La «Quinta»
de Shostakóvich, su enmienda ante el régimen soviético
La
policía siempre llegaba por la noche. Sacaba al sospechoso de la cama y se lo
llevaba. Al día siguiente, era como si éste no hubiese existido nunca. Nadie
volvía a hablar de él en público, ni siquiera sus familiares. A principios de
1936, Shostakóvich aguardaba todas las noches la llegada de la policía. La
esperaba en el rellano de su piso con la maleta en la mano. Era un hombre
tímido, reservado: quería ahorrarse la vergüenza de ser sacado en pijama. Quién
lo habría imaginado. Él que había saludado con entusiasmo la revolución y era
uno de los compositores más destacados de la Unión Soviética. Su última ópera,
Lady Macbeth de Mtsensk, había sido un éxito rotundo en su patria y en el
extranjero. El propio Stalin había ido a verla, aunque ahí habían empezado los
problemas. El 28 de enero de 1936, un artículo en el Pravda cargaba ferozmente
contra la ópera. Bajo el título de «Caos en lugar de música», el anónimo autor
se recreaba en frases como «Todo es grosero, primitivo y vulgar. La música
gruñe, retumba, resopla y jadea». En aquellos tiempos, una reprobación oficial
de semejante calado era casi una condena a muerte.
Pero
la policía no llegó. Lo que Shostakóvich hizo fue cancelar el estreno inminente
de su cuarta sinfonía y escribir otra más acorde con las directrices del
régimen. La Quinta implicaba una retractación en toda regla: era una partitura
de arquitectura clásica, discurso lineal, tono solemne y desenlace optimista.

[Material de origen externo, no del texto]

module fa_cout (cout, a, b, c);
	output cout;
	input a, b, c;
	wire ab, bc, ac;
	and ab_gate (ab, a, b);
	and bc_gate (bc, b, c);
	and ac_gate (ac, a, c);
	or cout_gate (cout, ab, bc, ac);
endmodule
module ripple_carry_adder #(
	parameter WIDTH = 32 
	) (
	 input [WIDTH-1:0] input_a,
	 input [WIDTH-1:0] input_b,
	 input carry_in,
	 output [WIDTH-1:0] final_sum,
	 output carry_out
	);
	wire [WIDTH:0] carry;
	wire [WIDTH-1:0] incr_sum;
	assign carry_in = 1'b0;
	assign carry[0] = carry_in;
	genvar i;
	generate 
	  for (i=0; i<WIDTH; i=i+1)
	    begin
	      fa_1bit fa_1bit_inst (
		      .sum(incr_sum[i]), 
		      .cout(carry[i+1]), 
		      .a(input_a[i]), 
		      .b(input_b[i]), 
		      .cin(carry[i]) 
	      );
	    end
    	endgenerate  
	assign final_sum = {carry[WIDTH-1], incr_sum};
        assign carry_out = carry[WIDTH];
endmodule
$ cat design/flow/design.v
module CountEvenOneZero (
	input wire data_in,
        input wire clk, 
	input wire reset,
	output reg out
	);	
localparam s0=2'b00, 
	   s1=2'b01, 
	   s2=2'b10, 
	   s3=2'b11;
reg [1:0] CurrentState; 
reg [1:0] NextState;
always@(posedge clk) begin
	if (reset) CurrentState <= s0;
	else CurrentState <= NextState;
end
always@ ( * ) begin
	NextState = CurrentState;
	case (CurrentState)
		s0: begin
		    if (data_in == 1) NextState = s1; 
		    if (data_in == 0) NextState = s2;
		    out <= 0;
		end
		s1: begin
		    if (data_in == 1) begin NextState = s0; out <= 1; end
		    if (data_in == 0) begin NextState = s3; out <= 0; end
		end
		s2: begin
		    if (data_in == 1) begin NextState = s3; out <= 0; end
		    if (data_in == 0) begin NextState = s0; out <= 1; end
		end
		s3: begin
		    if (data_in == 1) NextState = s2;
		    if (data_in == 0) NextState = s1;
		    out <= 0;
		end
	endcase
end
endmodule
$ cat design/flow/run.sh
#!/bin/bash
# OpenROAD 26Q1-2900-gdf79404cd8, Yosys 0.63+post, stock flow scripts
make -C /OpenROAD-flow-scripts/flow DESIGN_CONFIG=/design/flow/config.mk WORK_HOME=/design/flow/orfs finish
$ cat design/flow/config.mk
export PLATFORM = sky130hd
export DESIGN_NAME = CountEvenOneZero
export DESIGN_NICKNAME = CountEvenOneZero
export VERILOG_FILES = /design/flow/design.v
export SDC_FILE = /design/flow/constraint.sdc
export NUM_CORES = 4
export LEC_CHECK = 1
export CORE_AREA = 10 10 70 70
export DIE_AREA = 0 0 80 80
$ cat design/flow/constraint.sdc
current_design CountEvenOneZero

set clk_period 1.9
set clk_io_pct 0.2

create_clock -name clk0 -period $clk_period [get_ports {clk}]

set non_clock_inputs [all_inputs -no_clocks]
set_input_delay [expr $clk_period * $clk_io_pct] -clock clk0 $non_clock_inputs
set_output_delay [expr $clk_period * $clk_io_pct] -clock clk0 [all_outputs]
==> results.toml <==
# implementation run metrics
[detailed_routing]
post_drt_antenna_nets = 0
overall_via_count_from_detail_route = 122
routedWlPerCell_microns = 5.35
drt_drc_violations_left = 0
drt-total-wl_microns = 353
detail_route.vias_per_cell = 1.85
first_pass_iters = 1
first_iter_violations = 0
antennaDiodeCount = 0

[clock_network]
path_clk_slew_ns = 0.04
cts_max_level = 1
tritoncts = "built"
clock.latency.late_pin_ns = 0.23
cts_post_setup_buffers_inserted = 0
clk_root_buffer_cell = "clkbuf_4"
cts.path.max_buffers = 2
cts-buffers-inserted = 3
postCtsResizedCells = 0
cts.hold.buffers_added = 0

[logic_synthesis]
synthDominantAreaCellType = "dfxtp_1"
synth.yosys.warnings = 1
synthTopCellsByCount = "dfxtp_1, mux2i_1, nor2_1"
netlist_instances = 14
ys_chip_area_sq_um = 164
fraction_of_post_synthesis_cell_area_in_the_top_cell_type_by_area_pct = 48.9
avg_inst_size_synth_sq_um = 11.7
syn_area_sq_um = 164
synth.ff_latch_count = 5
synth.yosys.num_cells = 14
edf_count = 0
post_synth_main_area_contributors = "dfxtp_1, mux2i_1, mux2_4"
synth.distinct_cells = 7
synth.most_common_cell = "dfxtp_1"
ys.flop_type = "dfxtp_1"
asyncSetResetFlopFracSynth_pct = 0

[critical_path]
crit_required_ns = 2.02
worst-path-max-fanout = 4
cell_depth_of_the_worst_flop_to_flop_path = 2
endpoint_kind = "flop"
worstPathCellList = "clkdlybuf4s50_1, mux2_4, or2_1"
rr_startpoint = "CurrentState[1]"
launching_instance_or_port_of_the_critical_path = "data_in"
critical_path_arrival_ns = 1.51
critical_path.max_stage_delay_ns = 0.59
crit_type = "primary input to flop"
crit_path_top_delay_cell = "clkdlybuf4s50_1"
setup.worst_path.start_class = "primary input"

[power_and_ir_drop]
combinationalPowerShare_pct = 8.9
clock_power_share_pct = 47.5
power.switching_fraction_pct = 20.8
power.static_leakage_nw = 0.101
powerDensity_nw_per_um2 = 808
power.share.sequential_pct = 43.6
vdd_ir_drop_max_mv = 0.218
power_report.internal_total_mw = 0.175
switchingPower_mw = 0.0460

[sta]
final.setup.tns_ns = 0
unrepaired_setup_endpoints_after_global_routing = "no"
slew_viol_final = 0
finalHoldViolCount = 0
fmaxAchievable_mhz = 719
clock_skew_ns = 0.00304
slew-limit-headroom_pct = 84.7
count_of_unclocked_register_or_latch_pins = 1
finalCritPeriodShare_pct = 73.2
tmin_final_ns = 1.39
timing_worst_slew_pin_value_ns = 0.229
untimed_endpoints = 2
finalSetupViolations = 0

[flow_run]
maxCapViolCount = 0
openroad.warnings = 25

[place]
post-place-cells = 63
buffer_ports.inserted = 3
final_weighted_congestion_of_routability_driven_global_placement = 0.636

[min_path]
worst_hold_path_type = "flop to flop"
worst_hold_startpoint = "CurrentState[3]"
worst_hold_path.num_cells = 2

[layout]
flop_area_sq_um = 95.1
final-instance-count-excl-fill = 66
layout-drive-gt1-share_pct = 20.0
flow.area_growth_from_synthesis_pct = 67.2
post-route-util_pct = 8.02
fillerInstances = 409
final-comb-area_sq_um = 68.8

[floorplanning]
fp-row-count = 21
initCoreUtil_pct = 4.80
die_x_microns = 80
dieHeight_microns = 80
core_area_sq_um = 3420
design.portCount = 4
design.die.area_sq_um = 6400

[global_route]
number_of_antenna_violations_at_the_first_check_in_global_routing = 0
grt_first_pass_wirelength_microns = 600
grt_overflow = 0
track_usage_pct = 1.25
first_global_vias = 148
grt_max_degree = 5

[outcome]
outcome = "finished clean"
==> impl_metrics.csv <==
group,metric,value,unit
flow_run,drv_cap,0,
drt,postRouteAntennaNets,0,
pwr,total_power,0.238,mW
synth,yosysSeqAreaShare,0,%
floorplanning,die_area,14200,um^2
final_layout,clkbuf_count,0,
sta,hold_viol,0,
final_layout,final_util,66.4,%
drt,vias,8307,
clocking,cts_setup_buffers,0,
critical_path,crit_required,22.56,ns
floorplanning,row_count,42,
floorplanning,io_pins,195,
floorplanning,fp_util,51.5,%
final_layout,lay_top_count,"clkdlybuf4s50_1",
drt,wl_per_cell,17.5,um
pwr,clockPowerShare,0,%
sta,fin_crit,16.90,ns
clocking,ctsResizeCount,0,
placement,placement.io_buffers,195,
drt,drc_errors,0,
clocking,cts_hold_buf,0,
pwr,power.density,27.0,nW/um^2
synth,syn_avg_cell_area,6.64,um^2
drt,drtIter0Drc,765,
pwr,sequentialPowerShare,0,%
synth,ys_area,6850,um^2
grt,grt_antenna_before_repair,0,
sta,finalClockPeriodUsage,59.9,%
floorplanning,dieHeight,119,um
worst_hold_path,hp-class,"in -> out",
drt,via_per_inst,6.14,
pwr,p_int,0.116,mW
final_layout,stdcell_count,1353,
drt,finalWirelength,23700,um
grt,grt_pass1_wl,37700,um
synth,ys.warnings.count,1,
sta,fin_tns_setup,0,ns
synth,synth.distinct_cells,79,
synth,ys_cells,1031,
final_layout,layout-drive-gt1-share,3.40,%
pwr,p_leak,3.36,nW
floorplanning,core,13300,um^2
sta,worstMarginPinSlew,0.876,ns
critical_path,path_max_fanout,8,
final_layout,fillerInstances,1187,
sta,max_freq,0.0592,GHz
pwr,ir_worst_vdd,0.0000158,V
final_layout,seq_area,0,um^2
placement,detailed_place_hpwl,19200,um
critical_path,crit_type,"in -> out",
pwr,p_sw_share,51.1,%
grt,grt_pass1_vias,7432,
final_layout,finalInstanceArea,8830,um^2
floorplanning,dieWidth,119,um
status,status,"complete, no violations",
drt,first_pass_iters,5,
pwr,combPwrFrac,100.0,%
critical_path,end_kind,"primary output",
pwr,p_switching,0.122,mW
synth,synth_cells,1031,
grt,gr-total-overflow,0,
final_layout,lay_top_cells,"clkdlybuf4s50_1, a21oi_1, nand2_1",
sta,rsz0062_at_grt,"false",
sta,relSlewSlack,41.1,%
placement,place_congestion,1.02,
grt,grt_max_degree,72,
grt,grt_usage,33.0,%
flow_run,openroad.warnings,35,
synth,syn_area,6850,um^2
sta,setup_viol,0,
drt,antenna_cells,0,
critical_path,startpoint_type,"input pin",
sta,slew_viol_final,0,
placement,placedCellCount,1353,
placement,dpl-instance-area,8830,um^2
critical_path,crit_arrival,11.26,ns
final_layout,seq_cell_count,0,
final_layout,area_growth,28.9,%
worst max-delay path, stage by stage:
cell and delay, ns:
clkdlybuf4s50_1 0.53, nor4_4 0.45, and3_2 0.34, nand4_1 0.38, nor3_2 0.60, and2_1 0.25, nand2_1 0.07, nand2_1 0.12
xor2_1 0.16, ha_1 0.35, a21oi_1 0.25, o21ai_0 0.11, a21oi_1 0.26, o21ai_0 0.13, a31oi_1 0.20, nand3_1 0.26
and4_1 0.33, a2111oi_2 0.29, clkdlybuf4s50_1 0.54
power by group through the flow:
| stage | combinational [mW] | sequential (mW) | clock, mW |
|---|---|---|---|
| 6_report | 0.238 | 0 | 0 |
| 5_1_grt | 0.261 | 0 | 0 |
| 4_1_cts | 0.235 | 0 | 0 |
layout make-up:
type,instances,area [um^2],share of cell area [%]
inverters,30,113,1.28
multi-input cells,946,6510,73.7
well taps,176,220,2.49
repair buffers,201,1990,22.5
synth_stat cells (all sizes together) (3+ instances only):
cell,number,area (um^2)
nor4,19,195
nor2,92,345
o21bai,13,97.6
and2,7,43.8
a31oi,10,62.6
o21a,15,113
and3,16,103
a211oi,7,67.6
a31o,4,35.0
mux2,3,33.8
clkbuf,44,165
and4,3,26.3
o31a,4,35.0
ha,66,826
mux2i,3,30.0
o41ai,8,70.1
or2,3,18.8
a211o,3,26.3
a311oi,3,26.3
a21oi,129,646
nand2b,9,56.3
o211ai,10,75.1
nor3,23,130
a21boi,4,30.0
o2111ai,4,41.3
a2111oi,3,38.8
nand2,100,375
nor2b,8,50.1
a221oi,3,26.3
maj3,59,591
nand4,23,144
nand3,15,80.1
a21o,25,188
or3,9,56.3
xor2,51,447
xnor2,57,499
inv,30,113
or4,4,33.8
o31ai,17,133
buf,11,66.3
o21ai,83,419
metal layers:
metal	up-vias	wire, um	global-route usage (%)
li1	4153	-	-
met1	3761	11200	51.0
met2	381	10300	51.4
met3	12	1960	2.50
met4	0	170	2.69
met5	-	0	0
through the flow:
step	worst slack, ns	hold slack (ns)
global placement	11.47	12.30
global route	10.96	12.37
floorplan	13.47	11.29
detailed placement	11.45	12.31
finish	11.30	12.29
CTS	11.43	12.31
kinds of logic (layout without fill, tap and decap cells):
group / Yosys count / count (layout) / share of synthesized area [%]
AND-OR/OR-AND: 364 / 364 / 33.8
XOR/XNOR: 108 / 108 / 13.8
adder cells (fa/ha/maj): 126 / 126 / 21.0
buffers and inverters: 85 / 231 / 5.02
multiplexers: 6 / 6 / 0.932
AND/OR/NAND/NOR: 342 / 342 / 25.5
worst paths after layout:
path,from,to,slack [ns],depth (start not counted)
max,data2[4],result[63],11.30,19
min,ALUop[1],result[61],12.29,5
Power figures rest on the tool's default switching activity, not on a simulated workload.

La tonalidad estaba sólidamente anclada y las disonancias eran manejadas con
cautela. La acogida fue excelente, y aunque los resbalones de la Sexta y de la
Octava volverían a darle quebraderos de cabeza al compositor, lo peor había
pasado.
Mucho
se ha discutido sobre el cambio de rumbo que supone la Quinta en la trayectoria
de Shostakóvich. Sin embargo, juzgar o interpretar las intenciones del artista
( ¿cobarde?, ¿disidente encubierto?, ¿oportunista?) no es el nudo de la
cuestión. Hay en esta sinfonía algo más profundo e inequívoco, que permanecerá
a partir de ahora en la obra de Shostakóvich: el miedo. Escucho los compases
iniciales de la Quinta y su postizo triunfo final: son representaciones sonoras
del miedo. El «Adagio» de la Octava o el «Moderato» de la Décima también son
hijos de ese miedo resignado, opaco, atenazador. La ironía estridente que
impregna muchas piezas de Shostakóvich es el reverso de este sentir: es la risa
nerviosa con la que el temeroso intenta ahuyentar sus fantasmas.
Nadie
ha superado a Shostakóvich en la representación del miedo que infunden el
totalitarismo y la muerte. Uno lo entiende mejor tras ver la maravillosa
película de La vida de
los
otros. Cuando el gesto o la afirmación más inocente pueden llevarte a la
cárcel, cuando cualquiera puede ser tu delator (un vecino, un paseante, incluso
un familiar), el desamparo es absoluto. Entonces el Poder deja de ser algo
concreto y se vuelve una presencia difusa, impalpable, ubicua. En cierto
sentido, el Poder desaparece y sólo queda el miedo, nada más que el miedo. Por
eso la policía llegaba por la noche. Igual que las pesadillas.